Segment Open
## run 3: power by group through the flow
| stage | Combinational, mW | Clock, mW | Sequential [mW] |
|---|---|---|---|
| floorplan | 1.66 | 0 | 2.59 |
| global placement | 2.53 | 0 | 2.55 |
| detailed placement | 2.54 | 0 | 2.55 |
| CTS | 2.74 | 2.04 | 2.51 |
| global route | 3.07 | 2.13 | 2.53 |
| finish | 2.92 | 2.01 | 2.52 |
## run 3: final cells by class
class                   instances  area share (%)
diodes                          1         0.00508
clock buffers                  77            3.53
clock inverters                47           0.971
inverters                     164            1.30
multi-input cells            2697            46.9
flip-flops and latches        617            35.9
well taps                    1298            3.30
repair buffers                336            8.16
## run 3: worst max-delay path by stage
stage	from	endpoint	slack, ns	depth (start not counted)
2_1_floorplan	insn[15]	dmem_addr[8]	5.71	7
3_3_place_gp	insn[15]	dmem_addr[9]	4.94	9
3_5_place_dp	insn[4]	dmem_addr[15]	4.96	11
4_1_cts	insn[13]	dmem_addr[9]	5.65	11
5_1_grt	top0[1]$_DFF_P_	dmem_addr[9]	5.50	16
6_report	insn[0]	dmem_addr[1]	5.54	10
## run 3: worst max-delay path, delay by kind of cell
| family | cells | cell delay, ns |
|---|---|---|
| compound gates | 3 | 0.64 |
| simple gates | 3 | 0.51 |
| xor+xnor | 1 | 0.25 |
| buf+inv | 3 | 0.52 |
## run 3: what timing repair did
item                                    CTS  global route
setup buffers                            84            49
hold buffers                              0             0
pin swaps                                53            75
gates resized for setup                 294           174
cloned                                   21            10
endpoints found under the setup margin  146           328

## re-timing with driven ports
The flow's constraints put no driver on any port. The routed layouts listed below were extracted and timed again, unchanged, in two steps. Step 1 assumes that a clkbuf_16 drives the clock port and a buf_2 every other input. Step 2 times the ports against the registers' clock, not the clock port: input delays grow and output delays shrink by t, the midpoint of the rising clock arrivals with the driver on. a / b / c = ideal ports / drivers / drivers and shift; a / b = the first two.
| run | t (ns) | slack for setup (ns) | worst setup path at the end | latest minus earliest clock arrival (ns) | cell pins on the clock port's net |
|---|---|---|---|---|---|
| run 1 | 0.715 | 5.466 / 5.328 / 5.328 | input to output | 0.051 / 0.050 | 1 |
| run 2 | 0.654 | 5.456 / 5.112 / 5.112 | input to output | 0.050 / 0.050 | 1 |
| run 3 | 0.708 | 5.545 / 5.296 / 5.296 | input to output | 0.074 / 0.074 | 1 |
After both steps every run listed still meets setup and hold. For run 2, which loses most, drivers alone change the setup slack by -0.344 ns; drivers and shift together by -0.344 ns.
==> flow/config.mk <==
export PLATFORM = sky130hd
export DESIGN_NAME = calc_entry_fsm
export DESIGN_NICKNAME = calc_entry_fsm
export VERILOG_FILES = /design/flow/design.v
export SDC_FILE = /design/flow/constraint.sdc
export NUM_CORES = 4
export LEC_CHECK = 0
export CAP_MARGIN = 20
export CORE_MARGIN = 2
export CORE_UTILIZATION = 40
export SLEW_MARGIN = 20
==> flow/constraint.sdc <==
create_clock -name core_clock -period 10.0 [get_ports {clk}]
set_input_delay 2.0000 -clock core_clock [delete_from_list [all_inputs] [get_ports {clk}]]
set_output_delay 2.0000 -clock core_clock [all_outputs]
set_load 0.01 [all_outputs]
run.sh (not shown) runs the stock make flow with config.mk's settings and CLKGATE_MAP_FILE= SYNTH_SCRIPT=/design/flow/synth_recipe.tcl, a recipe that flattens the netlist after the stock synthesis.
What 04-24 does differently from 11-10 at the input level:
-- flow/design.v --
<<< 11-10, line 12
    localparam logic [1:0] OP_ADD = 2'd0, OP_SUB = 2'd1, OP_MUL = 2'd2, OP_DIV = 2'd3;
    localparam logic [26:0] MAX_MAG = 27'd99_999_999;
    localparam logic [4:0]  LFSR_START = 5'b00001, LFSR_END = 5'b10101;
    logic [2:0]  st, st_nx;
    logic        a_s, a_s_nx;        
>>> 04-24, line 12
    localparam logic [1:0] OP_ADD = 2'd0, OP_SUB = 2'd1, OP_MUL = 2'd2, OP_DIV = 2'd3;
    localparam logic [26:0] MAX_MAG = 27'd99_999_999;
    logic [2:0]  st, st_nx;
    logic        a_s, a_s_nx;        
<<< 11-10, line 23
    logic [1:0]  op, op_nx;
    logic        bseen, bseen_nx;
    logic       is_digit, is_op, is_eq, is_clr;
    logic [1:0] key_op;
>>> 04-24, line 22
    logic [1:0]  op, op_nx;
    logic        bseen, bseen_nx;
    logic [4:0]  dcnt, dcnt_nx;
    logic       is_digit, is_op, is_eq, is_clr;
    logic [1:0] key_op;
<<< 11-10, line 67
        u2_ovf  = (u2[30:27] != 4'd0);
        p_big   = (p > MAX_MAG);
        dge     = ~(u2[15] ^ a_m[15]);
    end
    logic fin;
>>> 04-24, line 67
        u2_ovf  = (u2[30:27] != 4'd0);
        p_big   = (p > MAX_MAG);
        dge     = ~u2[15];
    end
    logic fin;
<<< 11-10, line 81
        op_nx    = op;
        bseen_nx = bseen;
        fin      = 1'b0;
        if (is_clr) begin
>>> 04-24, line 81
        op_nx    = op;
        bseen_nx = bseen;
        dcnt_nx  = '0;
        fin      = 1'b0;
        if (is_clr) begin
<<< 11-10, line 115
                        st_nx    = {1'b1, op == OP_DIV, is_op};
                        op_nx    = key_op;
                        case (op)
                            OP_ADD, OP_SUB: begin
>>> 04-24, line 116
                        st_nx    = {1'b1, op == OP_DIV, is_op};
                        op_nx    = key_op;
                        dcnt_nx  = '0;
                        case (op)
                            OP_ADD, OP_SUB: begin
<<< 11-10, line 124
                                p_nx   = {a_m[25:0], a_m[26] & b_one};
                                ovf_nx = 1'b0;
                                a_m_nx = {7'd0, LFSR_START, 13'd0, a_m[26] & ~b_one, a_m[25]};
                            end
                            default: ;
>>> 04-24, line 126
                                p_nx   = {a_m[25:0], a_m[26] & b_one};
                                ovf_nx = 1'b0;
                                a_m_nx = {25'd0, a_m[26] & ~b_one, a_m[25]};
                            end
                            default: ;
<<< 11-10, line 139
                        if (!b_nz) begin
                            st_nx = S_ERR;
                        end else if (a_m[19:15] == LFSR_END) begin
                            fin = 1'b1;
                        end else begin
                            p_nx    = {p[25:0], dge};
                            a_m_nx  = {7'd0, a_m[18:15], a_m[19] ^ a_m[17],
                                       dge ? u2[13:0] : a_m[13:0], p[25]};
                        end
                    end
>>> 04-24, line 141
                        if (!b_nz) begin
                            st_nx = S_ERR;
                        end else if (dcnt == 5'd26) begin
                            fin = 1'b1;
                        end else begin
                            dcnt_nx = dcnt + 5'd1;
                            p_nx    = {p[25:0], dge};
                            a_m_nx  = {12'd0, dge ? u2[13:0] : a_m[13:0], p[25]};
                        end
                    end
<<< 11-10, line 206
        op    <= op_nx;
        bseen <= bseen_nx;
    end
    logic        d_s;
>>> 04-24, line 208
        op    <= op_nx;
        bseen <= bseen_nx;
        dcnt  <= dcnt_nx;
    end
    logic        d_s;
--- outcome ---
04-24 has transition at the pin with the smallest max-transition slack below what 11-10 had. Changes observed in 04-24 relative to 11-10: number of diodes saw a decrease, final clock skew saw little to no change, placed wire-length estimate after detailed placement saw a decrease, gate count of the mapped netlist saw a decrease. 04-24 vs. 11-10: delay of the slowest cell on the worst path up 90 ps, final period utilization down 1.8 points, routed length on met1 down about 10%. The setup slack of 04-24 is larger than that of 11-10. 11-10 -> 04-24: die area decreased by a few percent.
What follows belongs to an exercise in optimizing a design on an open flow for small area, a short achievable clock period and few clock cycles per item; a production flow would make more cautious choices.
No run shown here included a check of the RTL's function; only the layout flow was run.

$ cat flow/run.sh
#!/bin/bash
# synth_recipe.tcl (not shown) runs the flow's synth.tcl, then flattens the netlist and writes it again
# the make line also repeats each setting of config.mk as NAME=value (left out here)
make -C /OpenROAD-flow-scripts/flow DESIGN_CONFIG=/design/flow/config.mk WORK_HOME=/design/flow/orfs CLKGATE_MAP_FILE= SYNTH_SCRIPT=/design/flow/synth_recipe.tcl finish
$ cat flow/constraint.sdc
create_clock -name core_clock -period 8.0 [get_ports {clk}]
set_input_delay 1.6000 -clock core_clock [delete_from_list [all_inputs] [get_ports {clk}]]
set_output_delay 1.6000 -clock core_clock [all_outputs]
set_load 0.01 [all_outputs]
$ cat flow/config.mk
export PLATFORM = sky130hd
export DESIGN_NAME = cov_top
export DESIGN_NICKNAME = cov_top
export VERILOG_FILES = /design/flow/design.v
export SDC_FILE = /design/flow/constraint.sdc
export NUM_CORES = 4
export LEC_CHECK = 0
export CAP_MARGIN = 20
export CORE_MARGIN = 2
export CORE_UTILIZATION = 40
export SLEW_MARGIN = 20
export SYNTH_HIERARCHICAL = 1
$ cat flow/design.v
`timescale 1ns/100ps
package cov_pkg;
    typedef enum logic [1:0] {
        OP_CLEAR  = 2'd0,    
        OP_MEAN   = 2'd1,    
        OP_SAMPLE = 2'd2,    
        OP_RSVD   = 2'd3     
    } cov_op_e;
endpackage
`timescale 1ns/100ps
module cov_add
#(
    parameter int W = 8
) (
    input  logic [W-1:0] a,
    input  logic [W-1:0] b,
    input  logic         cin,
    output logic [W-1:0] s
);
    localparam int L = $clog2(W);
    logic [W-1:0] g [L+1];
    logic [W-1:0] p [L+1];
    always_comb begin
        g[0] = a & b;
        p[0] = a ^ b;
        g[0][0] = (a[0] & b[0]) | (p[0][0] & cin);
        for (int l = 0; l < L; l++) begin
            for (int i = 0; i < W; i++) begin
                if (((i >> l) & 1) == 1) begin
                    g[l+1][i] = g[l][i] | (p[l][i] & g[l][((i >> l) << l) - 1]);
                    p[l+1][i] = p[l][i] & p[l][((i >> l) << l) - 1];
                end else begin
                    g[l+1][i] = g[l][i];
                    p[l+1][i] = p[l][i];
                end
            end
        end
        s = p[0] ^ {g[L][W-2:0], cin};
    end
endmodule
module cov_decode
(
    input  logic                  clk,
    input  logic                  arst_n,
    input  logic [33:0]           in_cmd,
    input  logic                  accept,
    output logic                  bad_cmd,
    output logic                  s_valid,    
    output logic                  s_first,    
    output logic                  s_last,     
    output logic signed [16:0]    s_dx,       
    output logic [7:0]            s_neg,      
    output logic [7:0]            s_one,
    output logic [7:0]            s_two,
    output logic                  last_take   
);
    logic [1:0]         op;
    logic [15:0]        x, y;
    logic [15:0]        mean_x;
    logic [2:0]         cnt;        
    logic               take;
    logic [16:0]        dx;
    logic [16:0]        yb;         
    assign op   = in_cmd[33:32];
    assign x    = in_cmd[31:16];
    assign y    = in_cmd[15:0];
    assign take = accept & (op == cov_pkg::OP_SAMPLE);
    assign last_take = take & (cnt == 3'd7);
    assign yb   = {y, 1'b0};
    cov_add #(.W(17)) i_sub (
        .a   ({x[15], x}),
        .b   (~{mean_x[15], mean_x}),
        .cin (1'b1),
        .s   (dx)
    );
    always_ff @(posedge clk or negedge arst_n) begin
        if (!arst_n) begin
            mean_x  <= '0;
            cnt     <= '0;
            bad_cmd <= 1'b0;
            s_valid <= 1'b0;
        end else begin
            bad_cmd <= accept & (op == cov_pkg::OP_RSVD);
            s_valid <= take;
            if (accept & (op == cov_pkg::OP_MEAN)) mean_x <= x;
            if (accept & (op == cov_pkg::OP_CLEAR)) cnt <= '0;
            else if (take) cnt <= cnt + 3'd1;      
        end
    end
    always_ff @(posedge clk) begin
        s_first <= (cnt == 3'd0);
        s_last  <= (cnt == 3'd7);
        s_dx    <= dx;
        for (int j = 0; j < 8; j++) begin
            s_neg[j] <= take & yb[2*j+2];
            s_one[j] <= take & (yb[2*j+1] ^ yb[2*j]);
            s_two[j] <= take & ((yb[2*j+2] & ~yb[2*j+1] & ~yb[2*j]) | (~yb[2*j+2] & yb[2*j+1] & yb[2*j]));
        end
    end
endmodule
`timescale 1ns/100ps
module cov_execute
(
    input  logic                  clk,
    input  logic                  arst_n,
    input  logic                  s_valid,
    input  logic                  s_first,
    input  logic                  s_last,
    input  logic signed [16:0]    s_dx,
    input  logic [7:0]            s_neg,
    input  logic [7:0]            s_one,
    input  logic [7:0]            s_two,
    output logic [34:0]           acc_s,     
    output logic [34:0]           acc_c,
    output logic                  done       
);
    localparam logic [34:0] K8 = 35'h2aab00000;
    logic        start;
    logic [34:0] base_s, base_c, rs, rc;
    assign start  = s_valid & s_first;
    assign base_s = start ? K8 : acc_s;
    assign base_c = start ? 35'd0 : acc_c;
    cov_mac i_mac (
        .b_neg (s_neg),
        .b_one (s_one),
        .b_two (s_two),
        .dx    (s_dx),
        .v     (s_valid),
        .a0    (base_s),
        .a1    (base_c),
        .rs    (rs),
        .rc    (rc)
    );
    always_ff @(posedge clk) begin
        acc_s <= rs;
        acc_c <= rc;
    end
    always_ff @(posedge clk or negedge arst_n) begin
        if (!arst_n) done <= 1'b0;
        else         done <= s_valid & s_last;
    end
endmodule
Background: an optimization exercise with open tools, aiming at small area, a short achievable clock period and few clock cycles per item. Do not read the settings as production practice. At most, simulation tests tie the RTL to the original design; equivalence was not proved. For run 2, only the layout was checked, not whether the RTL still works.

$ cat design/flow/design.v
package instr_register_pkg;
   localparam int unsigned NUM_REGS = 32;
   typedef logic [4:0]         address_t;
   typedef logic signed [31:0] operand_t;
   typedef logic signed [63:0] result_t;
   typedef enum logic [3:0] {
      ZERO  = 4'd0,
      PASSA = 4'd1,
      PASSB = 4'd2,
      ADD   = 4'd3,
      SUB   = 4'd4,
      MULT  = 4'd5,
      DIV   = 4'd6,
      MOD   = 4'd7
   } opcode_t;
   typedef struct packed {
      opcode_t  opc;
      operand_t a;
      operand_t b;
   } instruction_t;
endpackage
What follows belongs to an exercise in optimizing a design on an open flow for a short achievable clock period and few clock cycles per item; a production flow would make more cautious choices. In this exercise RTL edits were held to simulation tests only and were not proved equivalent to the original. No activity file was given, so power comes from the tool's default toggle rates.

## s_curve_stepper_ramp_core
module s_curve_stepper_ramp_core #(
  parameter int RAMP_STEPS = 64
) (
  input  logic                   clk,
  input  logic                   rst_n,
  input  logic                   in_valid,
  output logic                   in_ready,
  input  logic [1:0]             in_command,
  input  logic [7:0]             in_table_index,
  input  logic [15:0]            in_table_value,
  input  logic signed [31:0]     in_steps,
  input  logic [15:0]            in_single_step_reload,
  output logic                   out_valid,
  input  logic                   out_ready,
  output logic [15:0]            out_reload,
  output logic [14:0]            out_compare,
  output logic                   out_direction,
  output logic                   out_timer_on,
  output logic                   out_moving,
  output logic [1:0]             out_phase,
  output logic signed [31:0]     out_position
);
  localparam logic [1:0] C_LOAD = 2'd0, C_REL = 2'd1, C_ABS = 2'd2, C_TICK = 2'd3;
  localparam logic [1:0] P_STOP = 2'd0, P_ACCEL = 2'd1, P_RUN = 2'd2, P_DECEL = 2'd3;
  localparam int IF_D = 4;    
  localparam int OF_D = 8;    
  localparam int CAP  = OF_D + 1;
  localparam logic [3:0] IF_LIM = IF_D - 1;
  localparam logic [4:0] CR_LIM = CAP;
  logic        in_ready_r;
  logic        v0;
  logic [1:0]  c0;
  logic [7:0]  i0;
  logic [15:0] tv0;
  logic [31:0] s0;
  logic [15:0] ssr0;
  assign in_ready = in_ready_r;
  always_ff @(posedge clk) begin
    v0   <= rst_n & in_valid & in_ready_r;
    c0   <= in_command;
    i0   <= in_table_index;
    tv0  <= in_table_value;
    s0   <= in_steps;
    ssr0 <= in_single_step_reload;
  end
  logic [31:0] pa0;
  logic [15:0] pb0;
  assign pa0 = (c0 == C_LOAD) ? {25'd0, (i0[7:6] == 2'b00), i0[5:0]} : s0;
  assign pb0 = (c0 == C_LOAD) ? tv0 : ssr0;
  logic [1:0]  if_c [IF_D];
  logic [31:0] if_a [IF_D];
  logic [15:0] if_b [IF_D];
  logic [1:0]  if_wp, if_rp;
  logic [2:0]  if_cnt, if_cnt_nxt;
  logic        if_pop;
  ...
==> flow/config.mk <==
export PLATFORM = sky130hd
export DESIGN_NAME = s_curve_stepper_ramp_core
export DESIGN_NICKNAME = s_curve_stepper_ramp_core
export VERILOG_FILES = /design/flow/design.v
export SDC_FILE = /design/flow/constraint.sdc
export NUM_CORES = 4
export LEC_CHECK = 0
export CAP_MARGIN = 20
export CORE_MARGIN = 2
export CORE_UTILIZATION = 35
export SLEW_MARGIN = 20
export SYNTH_MEMORY_MAX_BITS = 8192
==> flow/constraint.sdc <==
create_clock -name core_clock -period 10.0 [get_ports {clk}]
set_input_delay 2.0000 -clock core_clock [delete_from_list [all_inputs] [get_ports {clk}]]
set_output_delay 2.0000 -clock core_clock [all_outputs]
set_load 0.01 [all_outputs]
run.sh (not shown) runs the stock make flow with config.mk's settings and CLKGATE_MAP_FILE= SYNTH_SCRIPT=/design/flow/synth_recipe.tcl, a recipe that flattens the netlist after the stock synthesis.
Testbench counts at the start, summed over its fixed seeds: cycles 44,437, items 44,261.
Segment Closed
> EXERCISE
Identify the lines of the data that contain the word "hold". Copy each of them.

> WRITTEN RESPONSE
hold buffers                              0             0
After both steps every run listed still meets setup and hold. For run 2, which loses most, drivers alone change the setup slack by -0.344 ns; drivers and shift together by -0.344 ns.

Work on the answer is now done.